__Prompt__:
Find the lines of data that contain the string "cycle", then list them.

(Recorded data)
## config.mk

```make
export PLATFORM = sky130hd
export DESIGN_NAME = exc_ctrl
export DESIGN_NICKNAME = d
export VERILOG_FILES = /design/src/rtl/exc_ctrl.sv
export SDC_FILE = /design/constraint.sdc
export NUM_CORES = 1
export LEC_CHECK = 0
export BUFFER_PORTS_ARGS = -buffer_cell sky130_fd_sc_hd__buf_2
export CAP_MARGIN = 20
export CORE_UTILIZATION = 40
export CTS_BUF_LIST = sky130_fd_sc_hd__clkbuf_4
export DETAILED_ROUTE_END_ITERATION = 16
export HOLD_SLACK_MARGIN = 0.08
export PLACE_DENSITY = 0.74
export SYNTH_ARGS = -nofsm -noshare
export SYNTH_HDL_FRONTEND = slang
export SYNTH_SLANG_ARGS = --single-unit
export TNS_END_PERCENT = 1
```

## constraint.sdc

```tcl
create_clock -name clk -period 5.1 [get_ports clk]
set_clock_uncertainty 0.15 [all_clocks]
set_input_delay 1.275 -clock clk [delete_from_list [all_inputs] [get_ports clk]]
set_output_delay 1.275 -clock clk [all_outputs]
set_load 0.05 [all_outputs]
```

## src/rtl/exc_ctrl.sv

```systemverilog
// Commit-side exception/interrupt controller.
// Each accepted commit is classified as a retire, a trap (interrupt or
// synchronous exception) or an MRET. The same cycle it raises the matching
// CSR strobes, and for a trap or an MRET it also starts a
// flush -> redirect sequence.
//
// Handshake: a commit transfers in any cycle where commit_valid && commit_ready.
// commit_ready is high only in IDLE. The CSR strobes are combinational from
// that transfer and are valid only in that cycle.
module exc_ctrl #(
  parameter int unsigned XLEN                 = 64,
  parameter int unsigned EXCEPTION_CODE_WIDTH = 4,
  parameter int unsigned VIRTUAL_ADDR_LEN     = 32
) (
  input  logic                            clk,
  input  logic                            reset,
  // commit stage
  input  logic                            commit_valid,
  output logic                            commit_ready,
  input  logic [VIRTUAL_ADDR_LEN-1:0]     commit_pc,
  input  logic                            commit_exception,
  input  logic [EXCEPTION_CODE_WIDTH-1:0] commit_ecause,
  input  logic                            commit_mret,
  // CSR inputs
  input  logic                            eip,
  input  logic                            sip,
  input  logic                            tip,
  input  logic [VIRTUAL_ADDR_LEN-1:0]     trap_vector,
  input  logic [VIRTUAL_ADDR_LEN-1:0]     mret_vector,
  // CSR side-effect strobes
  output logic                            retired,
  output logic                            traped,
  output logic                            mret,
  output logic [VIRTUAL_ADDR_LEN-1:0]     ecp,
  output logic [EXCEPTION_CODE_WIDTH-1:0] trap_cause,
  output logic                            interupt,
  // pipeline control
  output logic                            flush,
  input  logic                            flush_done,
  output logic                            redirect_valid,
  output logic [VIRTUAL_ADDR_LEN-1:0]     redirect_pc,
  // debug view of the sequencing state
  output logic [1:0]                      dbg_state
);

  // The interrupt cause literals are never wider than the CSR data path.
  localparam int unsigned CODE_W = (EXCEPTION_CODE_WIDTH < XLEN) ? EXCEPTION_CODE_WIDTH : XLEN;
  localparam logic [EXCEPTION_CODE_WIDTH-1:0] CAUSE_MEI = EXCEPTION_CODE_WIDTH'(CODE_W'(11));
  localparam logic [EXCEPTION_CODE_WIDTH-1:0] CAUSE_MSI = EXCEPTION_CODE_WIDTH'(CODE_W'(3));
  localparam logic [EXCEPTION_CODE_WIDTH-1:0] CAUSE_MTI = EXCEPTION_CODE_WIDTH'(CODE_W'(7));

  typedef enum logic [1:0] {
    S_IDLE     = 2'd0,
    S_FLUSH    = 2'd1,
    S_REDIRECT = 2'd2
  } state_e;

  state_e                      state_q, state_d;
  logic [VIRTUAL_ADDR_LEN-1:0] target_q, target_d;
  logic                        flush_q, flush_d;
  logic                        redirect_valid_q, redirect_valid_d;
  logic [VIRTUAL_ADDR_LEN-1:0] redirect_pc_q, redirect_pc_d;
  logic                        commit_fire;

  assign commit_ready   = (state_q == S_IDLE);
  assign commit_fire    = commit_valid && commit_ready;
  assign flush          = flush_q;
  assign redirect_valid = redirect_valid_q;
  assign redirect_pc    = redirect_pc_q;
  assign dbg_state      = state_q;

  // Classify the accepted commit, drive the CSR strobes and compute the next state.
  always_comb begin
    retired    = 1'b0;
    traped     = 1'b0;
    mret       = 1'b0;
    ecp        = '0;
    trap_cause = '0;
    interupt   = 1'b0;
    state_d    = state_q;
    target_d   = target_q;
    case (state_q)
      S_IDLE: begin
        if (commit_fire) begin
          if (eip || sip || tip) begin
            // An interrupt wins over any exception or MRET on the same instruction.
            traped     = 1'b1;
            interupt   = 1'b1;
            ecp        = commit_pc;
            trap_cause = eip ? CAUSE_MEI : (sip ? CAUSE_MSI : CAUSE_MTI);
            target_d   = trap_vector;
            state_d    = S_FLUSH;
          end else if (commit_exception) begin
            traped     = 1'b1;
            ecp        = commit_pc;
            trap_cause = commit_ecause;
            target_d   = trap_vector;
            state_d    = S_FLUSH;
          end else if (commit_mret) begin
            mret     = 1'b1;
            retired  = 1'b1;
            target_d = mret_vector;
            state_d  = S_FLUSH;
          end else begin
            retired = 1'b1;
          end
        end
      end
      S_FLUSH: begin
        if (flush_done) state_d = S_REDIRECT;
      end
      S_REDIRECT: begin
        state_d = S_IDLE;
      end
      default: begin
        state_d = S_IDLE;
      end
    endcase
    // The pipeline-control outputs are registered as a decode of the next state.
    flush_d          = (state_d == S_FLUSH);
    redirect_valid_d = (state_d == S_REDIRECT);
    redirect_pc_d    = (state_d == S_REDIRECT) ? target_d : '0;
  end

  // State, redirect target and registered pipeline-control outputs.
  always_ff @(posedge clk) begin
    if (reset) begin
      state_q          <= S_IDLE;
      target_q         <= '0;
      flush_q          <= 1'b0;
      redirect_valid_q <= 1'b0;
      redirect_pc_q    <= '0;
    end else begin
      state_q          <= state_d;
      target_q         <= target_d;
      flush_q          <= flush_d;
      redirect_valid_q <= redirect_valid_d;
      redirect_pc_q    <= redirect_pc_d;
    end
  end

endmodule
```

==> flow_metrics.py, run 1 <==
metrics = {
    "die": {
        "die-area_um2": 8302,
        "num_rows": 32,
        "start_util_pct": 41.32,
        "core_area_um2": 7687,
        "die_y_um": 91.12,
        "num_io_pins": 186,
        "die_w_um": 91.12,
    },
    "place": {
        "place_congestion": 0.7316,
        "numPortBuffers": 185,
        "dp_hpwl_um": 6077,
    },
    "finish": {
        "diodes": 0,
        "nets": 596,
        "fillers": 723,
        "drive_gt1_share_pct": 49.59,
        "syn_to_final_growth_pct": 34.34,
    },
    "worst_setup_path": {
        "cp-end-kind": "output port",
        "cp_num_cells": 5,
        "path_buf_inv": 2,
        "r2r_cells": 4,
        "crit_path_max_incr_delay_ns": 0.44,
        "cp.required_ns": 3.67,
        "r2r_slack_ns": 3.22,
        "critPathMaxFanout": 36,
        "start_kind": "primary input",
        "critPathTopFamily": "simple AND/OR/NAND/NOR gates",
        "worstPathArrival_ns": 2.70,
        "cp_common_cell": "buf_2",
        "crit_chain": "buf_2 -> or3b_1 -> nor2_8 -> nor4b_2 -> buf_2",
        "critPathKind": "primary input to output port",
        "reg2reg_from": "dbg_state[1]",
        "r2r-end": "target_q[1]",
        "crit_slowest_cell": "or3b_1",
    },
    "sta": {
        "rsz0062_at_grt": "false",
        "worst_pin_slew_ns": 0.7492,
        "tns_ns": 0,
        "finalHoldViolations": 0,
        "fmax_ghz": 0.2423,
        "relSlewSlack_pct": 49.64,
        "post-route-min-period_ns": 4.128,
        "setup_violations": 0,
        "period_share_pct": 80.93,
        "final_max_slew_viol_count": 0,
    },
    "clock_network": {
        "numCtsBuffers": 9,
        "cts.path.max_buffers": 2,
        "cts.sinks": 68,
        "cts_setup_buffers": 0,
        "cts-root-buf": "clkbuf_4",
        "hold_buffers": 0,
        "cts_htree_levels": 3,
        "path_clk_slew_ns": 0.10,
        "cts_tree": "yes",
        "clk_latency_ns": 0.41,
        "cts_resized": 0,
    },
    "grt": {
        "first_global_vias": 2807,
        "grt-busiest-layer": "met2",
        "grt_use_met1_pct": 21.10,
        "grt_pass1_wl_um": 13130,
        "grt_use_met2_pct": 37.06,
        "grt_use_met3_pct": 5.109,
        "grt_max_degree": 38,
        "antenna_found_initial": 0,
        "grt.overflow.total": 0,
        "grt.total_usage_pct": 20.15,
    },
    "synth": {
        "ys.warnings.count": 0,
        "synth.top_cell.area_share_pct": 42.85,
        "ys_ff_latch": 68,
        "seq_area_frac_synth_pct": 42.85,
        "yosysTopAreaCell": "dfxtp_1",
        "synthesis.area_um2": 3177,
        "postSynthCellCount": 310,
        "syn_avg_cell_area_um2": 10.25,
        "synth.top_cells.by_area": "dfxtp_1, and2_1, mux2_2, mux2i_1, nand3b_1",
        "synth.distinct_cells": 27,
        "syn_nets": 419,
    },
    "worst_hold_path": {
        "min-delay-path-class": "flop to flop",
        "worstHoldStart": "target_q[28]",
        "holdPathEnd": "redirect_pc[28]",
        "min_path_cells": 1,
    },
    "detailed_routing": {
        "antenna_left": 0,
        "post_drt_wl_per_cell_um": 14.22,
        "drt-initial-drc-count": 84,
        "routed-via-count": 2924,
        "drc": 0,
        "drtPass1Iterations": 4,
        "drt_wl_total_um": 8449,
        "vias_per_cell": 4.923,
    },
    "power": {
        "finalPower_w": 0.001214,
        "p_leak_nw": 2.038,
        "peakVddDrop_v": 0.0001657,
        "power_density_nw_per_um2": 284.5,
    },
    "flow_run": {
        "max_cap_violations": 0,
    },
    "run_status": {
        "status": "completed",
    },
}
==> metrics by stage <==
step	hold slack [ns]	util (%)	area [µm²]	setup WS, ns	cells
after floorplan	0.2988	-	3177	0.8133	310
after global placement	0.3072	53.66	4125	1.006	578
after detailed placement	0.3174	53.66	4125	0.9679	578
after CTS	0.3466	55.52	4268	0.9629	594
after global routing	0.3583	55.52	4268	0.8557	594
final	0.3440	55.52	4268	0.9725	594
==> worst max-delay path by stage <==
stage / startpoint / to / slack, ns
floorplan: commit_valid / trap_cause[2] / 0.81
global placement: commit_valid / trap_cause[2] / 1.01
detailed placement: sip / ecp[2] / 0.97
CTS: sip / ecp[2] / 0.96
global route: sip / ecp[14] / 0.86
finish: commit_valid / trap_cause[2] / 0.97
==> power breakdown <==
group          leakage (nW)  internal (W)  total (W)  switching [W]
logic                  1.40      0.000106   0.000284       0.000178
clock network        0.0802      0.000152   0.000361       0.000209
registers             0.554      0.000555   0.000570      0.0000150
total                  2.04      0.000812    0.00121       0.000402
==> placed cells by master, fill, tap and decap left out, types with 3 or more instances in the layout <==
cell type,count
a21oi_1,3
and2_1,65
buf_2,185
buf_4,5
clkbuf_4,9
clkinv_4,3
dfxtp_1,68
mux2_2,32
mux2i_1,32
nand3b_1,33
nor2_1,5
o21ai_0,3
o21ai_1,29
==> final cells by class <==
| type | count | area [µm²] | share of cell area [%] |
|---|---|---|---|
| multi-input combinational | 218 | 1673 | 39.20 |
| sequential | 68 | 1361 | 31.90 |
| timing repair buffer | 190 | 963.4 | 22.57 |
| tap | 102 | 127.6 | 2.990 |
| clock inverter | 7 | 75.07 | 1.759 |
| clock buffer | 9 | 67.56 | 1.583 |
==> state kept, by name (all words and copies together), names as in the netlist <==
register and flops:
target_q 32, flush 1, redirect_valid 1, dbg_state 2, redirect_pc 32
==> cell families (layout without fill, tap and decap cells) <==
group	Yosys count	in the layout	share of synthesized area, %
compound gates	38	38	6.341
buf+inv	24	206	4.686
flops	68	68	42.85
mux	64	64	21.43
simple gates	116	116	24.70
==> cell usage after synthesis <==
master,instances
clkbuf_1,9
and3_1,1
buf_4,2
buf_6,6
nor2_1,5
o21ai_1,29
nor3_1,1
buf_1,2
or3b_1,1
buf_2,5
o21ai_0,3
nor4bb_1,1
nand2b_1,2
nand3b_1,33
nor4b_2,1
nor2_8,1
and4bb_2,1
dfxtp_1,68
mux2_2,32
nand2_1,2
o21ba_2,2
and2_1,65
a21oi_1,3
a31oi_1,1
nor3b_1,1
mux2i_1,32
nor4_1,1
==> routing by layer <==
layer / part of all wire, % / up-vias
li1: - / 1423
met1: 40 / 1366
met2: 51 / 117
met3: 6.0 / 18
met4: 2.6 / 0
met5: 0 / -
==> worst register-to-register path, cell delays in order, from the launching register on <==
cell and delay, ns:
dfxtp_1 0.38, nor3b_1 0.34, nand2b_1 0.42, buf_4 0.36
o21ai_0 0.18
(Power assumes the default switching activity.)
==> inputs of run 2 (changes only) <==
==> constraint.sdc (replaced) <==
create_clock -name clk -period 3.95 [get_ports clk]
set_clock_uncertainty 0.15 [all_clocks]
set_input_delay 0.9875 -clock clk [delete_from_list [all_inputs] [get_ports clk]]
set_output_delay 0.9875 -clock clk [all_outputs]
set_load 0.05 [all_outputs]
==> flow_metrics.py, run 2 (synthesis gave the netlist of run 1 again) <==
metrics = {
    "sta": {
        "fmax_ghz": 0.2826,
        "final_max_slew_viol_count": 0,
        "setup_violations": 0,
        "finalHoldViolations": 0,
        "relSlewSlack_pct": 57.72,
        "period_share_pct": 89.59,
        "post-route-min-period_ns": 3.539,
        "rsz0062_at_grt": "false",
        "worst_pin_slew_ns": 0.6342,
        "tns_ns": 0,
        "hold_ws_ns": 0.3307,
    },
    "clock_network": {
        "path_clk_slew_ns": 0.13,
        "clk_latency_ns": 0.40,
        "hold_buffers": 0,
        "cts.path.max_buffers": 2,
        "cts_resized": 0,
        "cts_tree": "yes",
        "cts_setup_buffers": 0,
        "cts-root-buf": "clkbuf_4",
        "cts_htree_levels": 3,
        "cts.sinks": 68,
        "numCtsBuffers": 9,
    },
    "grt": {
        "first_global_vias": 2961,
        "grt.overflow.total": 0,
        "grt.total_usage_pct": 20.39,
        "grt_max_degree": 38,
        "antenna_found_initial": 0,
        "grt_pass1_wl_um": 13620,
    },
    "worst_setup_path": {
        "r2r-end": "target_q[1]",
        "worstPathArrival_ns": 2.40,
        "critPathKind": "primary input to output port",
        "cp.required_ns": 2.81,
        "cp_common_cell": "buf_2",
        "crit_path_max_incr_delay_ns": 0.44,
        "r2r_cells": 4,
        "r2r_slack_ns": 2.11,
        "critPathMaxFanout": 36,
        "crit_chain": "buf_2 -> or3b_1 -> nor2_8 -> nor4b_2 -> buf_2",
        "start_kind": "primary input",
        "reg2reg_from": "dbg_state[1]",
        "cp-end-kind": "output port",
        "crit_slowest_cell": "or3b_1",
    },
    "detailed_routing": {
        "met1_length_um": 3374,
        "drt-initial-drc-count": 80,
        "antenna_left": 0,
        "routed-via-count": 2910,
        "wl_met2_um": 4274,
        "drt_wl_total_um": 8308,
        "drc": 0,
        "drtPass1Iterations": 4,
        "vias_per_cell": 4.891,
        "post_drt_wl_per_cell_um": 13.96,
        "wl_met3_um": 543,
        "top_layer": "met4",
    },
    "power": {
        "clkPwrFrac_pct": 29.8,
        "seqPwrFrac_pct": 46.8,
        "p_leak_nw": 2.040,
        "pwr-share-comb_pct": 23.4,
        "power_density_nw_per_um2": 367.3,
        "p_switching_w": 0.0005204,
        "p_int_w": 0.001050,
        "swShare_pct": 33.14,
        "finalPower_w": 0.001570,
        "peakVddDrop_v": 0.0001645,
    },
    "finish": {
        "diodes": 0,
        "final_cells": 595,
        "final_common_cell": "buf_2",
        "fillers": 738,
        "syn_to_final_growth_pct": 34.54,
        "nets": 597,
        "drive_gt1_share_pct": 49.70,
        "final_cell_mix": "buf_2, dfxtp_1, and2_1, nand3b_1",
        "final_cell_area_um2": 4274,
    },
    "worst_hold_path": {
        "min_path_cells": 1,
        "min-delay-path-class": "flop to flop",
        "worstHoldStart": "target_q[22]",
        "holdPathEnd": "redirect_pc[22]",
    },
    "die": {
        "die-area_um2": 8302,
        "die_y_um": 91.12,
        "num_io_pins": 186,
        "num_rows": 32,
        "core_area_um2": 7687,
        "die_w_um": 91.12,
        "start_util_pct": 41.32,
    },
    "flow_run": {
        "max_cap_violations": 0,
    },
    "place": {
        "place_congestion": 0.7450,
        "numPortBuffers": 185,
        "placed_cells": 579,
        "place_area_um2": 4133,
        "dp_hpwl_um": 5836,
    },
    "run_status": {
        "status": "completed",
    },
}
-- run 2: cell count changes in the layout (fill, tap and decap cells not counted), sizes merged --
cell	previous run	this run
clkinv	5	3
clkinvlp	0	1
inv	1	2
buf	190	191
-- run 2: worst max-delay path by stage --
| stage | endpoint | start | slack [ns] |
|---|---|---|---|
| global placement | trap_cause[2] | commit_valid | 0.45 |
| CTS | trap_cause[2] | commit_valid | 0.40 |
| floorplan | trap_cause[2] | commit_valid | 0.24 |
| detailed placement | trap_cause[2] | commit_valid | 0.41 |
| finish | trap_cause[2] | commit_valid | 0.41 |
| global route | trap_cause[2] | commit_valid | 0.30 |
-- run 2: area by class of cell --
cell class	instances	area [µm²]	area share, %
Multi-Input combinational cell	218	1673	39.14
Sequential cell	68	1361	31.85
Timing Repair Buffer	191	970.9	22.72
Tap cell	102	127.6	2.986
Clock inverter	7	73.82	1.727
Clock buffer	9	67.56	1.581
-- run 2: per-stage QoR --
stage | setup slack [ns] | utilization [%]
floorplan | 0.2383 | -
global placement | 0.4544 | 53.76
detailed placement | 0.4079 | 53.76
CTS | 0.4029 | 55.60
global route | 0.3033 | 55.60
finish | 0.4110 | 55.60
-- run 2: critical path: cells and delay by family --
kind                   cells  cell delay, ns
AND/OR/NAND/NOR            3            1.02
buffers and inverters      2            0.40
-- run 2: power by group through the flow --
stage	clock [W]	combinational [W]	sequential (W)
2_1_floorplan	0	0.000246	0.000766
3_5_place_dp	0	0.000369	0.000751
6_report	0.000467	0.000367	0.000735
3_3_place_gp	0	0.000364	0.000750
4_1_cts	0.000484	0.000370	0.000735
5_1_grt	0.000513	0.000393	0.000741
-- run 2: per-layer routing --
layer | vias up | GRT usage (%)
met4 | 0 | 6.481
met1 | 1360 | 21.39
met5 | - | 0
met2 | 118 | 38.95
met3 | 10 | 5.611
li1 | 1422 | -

==

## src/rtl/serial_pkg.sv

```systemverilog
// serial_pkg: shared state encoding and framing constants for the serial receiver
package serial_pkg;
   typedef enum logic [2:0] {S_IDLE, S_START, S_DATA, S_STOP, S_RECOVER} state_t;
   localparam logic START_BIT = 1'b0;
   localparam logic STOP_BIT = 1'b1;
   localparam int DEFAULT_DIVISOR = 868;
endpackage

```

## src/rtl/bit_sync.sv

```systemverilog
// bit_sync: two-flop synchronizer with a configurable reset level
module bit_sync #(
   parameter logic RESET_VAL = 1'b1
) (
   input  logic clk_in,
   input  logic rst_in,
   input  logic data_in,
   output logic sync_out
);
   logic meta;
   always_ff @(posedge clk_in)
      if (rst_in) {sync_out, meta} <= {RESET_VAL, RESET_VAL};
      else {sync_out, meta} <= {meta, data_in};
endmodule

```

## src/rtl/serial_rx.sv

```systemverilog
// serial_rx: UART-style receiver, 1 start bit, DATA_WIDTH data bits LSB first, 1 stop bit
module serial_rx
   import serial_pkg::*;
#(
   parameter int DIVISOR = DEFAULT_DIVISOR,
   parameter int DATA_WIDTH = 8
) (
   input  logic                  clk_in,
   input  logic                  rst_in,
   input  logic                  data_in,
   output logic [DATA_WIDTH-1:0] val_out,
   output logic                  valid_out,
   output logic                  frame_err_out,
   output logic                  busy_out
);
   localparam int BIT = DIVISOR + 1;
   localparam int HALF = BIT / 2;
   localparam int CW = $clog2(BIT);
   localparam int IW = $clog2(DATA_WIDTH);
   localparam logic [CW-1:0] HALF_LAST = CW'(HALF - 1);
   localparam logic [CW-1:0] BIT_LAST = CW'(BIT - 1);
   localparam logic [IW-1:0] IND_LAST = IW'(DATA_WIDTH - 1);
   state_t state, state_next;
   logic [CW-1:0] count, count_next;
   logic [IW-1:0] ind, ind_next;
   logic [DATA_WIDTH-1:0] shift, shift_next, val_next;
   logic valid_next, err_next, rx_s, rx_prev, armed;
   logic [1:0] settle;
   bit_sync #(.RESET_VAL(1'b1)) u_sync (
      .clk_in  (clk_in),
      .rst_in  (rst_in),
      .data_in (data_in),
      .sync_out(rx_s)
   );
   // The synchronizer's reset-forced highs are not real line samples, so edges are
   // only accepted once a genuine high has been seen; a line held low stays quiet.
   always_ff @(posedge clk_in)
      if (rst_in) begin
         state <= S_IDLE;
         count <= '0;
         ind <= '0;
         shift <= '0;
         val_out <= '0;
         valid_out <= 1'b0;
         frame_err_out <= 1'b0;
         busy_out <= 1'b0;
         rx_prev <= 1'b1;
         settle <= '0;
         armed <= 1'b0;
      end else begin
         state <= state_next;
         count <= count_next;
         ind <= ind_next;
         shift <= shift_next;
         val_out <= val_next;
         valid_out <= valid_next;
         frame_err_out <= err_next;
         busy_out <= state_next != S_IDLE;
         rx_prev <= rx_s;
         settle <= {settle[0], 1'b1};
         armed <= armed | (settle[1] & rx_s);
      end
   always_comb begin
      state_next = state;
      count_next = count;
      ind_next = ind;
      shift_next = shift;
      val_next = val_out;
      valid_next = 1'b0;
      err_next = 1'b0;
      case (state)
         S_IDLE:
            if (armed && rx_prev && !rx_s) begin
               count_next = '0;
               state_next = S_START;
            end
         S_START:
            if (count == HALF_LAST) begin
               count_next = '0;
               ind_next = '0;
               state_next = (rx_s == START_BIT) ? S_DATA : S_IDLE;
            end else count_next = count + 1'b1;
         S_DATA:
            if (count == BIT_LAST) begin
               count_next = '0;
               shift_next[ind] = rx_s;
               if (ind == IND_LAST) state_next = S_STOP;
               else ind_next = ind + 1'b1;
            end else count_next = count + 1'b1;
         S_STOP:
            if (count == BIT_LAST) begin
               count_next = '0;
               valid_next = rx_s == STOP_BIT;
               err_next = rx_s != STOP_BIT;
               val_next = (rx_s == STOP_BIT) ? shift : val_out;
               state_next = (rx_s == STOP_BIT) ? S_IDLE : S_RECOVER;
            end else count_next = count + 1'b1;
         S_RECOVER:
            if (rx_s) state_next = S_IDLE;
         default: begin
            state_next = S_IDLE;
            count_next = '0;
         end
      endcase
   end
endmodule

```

__Completed exercise__:
// synchronous exception) or an MRET. The same cycle it raises the matching
// Handshake: a commit transfers in any cycle where commit_valid && commit_ready.
// that transfer and are valid only in that cycle.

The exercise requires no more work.